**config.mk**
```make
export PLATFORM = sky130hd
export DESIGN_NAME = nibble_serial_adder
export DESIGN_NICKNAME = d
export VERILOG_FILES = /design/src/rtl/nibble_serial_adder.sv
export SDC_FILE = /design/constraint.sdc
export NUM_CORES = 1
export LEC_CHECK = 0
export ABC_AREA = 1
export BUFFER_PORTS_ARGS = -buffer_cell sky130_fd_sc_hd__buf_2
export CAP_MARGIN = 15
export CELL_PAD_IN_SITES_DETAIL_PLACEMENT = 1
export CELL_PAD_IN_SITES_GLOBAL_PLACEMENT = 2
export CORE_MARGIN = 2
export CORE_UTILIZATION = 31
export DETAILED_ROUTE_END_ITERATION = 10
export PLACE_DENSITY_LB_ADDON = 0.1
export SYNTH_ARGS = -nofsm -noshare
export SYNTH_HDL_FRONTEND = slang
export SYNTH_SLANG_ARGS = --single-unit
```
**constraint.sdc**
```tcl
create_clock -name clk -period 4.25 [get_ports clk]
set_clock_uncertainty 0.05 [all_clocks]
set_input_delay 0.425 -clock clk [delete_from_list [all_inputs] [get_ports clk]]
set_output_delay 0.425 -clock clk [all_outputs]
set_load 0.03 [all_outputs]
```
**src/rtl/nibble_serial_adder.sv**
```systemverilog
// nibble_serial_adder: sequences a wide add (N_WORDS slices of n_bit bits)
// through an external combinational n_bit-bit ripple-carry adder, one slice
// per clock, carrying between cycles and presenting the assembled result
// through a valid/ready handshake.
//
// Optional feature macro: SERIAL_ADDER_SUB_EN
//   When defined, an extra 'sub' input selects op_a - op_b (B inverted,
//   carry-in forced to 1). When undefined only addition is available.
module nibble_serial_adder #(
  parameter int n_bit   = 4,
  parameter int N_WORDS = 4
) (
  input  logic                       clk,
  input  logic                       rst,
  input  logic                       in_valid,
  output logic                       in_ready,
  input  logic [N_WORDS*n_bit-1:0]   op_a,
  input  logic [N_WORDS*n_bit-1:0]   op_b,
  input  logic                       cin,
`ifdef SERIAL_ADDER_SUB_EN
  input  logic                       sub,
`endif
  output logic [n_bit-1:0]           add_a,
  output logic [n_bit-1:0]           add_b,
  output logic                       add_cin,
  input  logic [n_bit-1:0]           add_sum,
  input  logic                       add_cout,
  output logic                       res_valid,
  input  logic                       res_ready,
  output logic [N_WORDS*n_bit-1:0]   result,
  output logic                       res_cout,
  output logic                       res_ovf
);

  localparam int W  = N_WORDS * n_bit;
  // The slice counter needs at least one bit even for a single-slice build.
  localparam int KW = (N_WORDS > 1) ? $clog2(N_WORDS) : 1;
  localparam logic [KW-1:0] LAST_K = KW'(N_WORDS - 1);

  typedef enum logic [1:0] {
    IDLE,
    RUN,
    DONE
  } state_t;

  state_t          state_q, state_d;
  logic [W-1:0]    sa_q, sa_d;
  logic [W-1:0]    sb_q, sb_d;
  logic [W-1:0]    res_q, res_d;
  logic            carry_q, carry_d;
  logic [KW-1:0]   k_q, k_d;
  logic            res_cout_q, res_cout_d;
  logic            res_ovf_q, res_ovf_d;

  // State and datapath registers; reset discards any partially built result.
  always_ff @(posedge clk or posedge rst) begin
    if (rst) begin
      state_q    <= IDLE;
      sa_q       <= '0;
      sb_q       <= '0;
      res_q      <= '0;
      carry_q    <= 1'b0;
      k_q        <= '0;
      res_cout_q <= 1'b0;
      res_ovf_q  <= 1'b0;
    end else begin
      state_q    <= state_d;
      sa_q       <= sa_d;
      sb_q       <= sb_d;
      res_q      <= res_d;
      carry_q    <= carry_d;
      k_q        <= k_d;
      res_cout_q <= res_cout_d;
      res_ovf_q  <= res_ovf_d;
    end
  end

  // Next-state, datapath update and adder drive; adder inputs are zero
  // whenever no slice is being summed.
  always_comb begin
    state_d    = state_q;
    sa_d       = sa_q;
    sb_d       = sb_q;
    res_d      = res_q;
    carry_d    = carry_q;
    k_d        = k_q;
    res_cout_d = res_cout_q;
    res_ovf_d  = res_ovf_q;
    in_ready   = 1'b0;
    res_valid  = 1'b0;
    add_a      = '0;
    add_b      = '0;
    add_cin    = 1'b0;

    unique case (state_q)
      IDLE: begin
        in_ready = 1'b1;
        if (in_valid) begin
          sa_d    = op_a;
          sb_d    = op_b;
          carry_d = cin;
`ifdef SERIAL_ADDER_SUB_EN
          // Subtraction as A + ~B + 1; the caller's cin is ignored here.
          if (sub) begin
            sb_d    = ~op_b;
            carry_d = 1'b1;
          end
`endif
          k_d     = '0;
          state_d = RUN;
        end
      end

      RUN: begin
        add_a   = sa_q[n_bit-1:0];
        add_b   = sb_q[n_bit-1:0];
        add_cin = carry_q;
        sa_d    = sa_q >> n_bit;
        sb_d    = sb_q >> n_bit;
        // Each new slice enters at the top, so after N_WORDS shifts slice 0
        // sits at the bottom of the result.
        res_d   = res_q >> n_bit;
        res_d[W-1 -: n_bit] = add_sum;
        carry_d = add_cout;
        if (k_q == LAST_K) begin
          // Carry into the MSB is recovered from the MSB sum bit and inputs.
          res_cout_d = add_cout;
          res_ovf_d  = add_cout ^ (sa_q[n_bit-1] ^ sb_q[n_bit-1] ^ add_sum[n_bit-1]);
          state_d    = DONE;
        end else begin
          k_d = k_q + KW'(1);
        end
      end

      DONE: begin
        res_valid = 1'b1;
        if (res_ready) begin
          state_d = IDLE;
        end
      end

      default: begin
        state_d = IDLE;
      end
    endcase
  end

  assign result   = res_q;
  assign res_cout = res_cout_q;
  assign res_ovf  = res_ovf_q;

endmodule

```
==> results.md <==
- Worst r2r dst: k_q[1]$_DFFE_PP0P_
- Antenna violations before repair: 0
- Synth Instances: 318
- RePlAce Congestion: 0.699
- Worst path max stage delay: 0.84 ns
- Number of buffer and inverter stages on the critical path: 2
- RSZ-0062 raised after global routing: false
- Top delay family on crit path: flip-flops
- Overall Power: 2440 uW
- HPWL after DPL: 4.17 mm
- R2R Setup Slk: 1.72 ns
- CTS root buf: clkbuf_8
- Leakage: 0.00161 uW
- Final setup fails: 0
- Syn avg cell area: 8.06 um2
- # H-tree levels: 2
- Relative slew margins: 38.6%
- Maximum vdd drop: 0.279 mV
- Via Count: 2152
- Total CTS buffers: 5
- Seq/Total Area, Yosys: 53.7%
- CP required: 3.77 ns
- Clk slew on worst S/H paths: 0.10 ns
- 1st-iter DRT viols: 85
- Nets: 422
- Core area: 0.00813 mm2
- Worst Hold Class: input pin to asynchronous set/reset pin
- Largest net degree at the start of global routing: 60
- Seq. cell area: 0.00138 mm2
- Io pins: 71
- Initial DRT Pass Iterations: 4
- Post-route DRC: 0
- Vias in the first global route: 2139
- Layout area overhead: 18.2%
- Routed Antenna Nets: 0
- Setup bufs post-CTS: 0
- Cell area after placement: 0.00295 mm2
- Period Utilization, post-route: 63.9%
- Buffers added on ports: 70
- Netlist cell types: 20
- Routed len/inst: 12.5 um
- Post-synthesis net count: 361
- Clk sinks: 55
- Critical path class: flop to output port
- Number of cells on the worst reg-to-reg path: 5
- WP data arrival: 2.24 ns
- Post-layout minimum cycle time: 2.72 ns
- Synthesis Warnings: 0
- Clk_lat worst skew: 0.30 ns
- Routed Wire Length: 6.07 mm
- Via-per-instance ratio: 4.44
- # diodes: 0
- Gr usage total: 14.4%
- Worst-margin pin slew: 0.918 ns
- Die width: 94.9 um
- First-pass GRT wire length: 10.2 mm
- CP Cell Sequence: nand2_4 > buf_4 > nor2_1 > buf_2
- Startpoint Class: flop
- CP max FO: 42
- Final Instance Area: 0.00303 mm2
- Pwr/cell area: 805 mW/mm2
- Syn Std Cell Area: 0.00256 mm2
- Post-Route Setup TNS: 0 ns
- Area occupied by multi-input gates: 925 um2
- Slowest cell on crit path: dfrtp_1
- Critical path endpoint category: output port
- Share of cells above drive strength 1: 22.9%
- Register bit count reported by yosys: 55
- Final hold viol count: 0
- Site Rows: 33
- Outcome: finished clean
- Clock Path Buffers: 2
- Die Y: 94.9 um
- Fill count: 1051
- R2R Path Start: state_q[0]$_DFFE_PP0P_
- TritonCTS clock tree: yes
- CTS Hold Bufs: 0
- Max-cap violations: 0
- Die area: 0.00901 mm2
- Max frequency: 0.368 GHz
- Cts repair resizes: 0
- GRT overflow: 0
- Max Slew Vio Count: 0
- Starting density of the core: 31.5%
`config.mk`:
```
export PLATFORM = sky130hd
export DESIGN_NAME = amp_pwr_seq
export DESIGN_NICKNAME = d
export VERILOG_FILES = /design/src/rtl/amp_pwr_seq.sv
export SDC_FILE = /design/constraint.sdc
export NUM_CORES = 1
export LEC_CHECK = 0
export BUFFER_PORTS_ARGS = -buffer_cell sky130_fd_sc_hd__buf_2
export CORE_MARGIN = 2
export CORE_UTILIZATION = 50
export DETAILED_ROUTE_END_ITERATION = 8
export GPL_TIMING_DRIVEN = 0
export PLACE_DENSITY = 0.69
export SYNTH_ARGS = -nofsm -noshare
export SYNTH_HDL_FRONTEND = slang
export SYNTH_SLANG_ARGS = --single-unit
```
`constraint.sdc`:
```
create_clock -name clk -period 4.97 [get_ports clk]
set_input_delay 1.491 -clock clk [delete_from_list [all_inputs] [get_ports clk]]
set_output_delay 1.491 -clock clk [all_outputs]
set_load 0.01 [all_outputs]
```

[The task]
In the listing above, locate the line containing "- Post-synthesis net count: 361" and the line containing "- Final Instance Area: 0.00303 mm2". Extract those two lines and every line between them, exactly as written, and only those.

[Solution to this problem]
- Post-synthesis net count: 361
- Clk sinks: 55
- Critical path class: flop to output port
- Number of cells on the worst reg-to-reg path: 5
- WP data arrival: 2.24 ns
- Post-layout minimum cycle time: 2.72 ns
- Synthesis Warnings: 0
- Clk_lat worst skew: 0.30 ns
- Routed Wire Length: 6.07 mm
- Via-per-instance ratio: 4.44
- # diodes: 0
- Gr usage total: 14.4%
- Worst-margin pin slew: 0.918 ns
- Die width: 94.9 um
- First-pass GRT wire length: 10.2 mm
- CP Cell Sequence: nand2_4 > buf_4 > nor2_1 > buf_2
- Startpoint Class: flop
- CP max FO: 42
- Final Instance Area: 0.00303 mm2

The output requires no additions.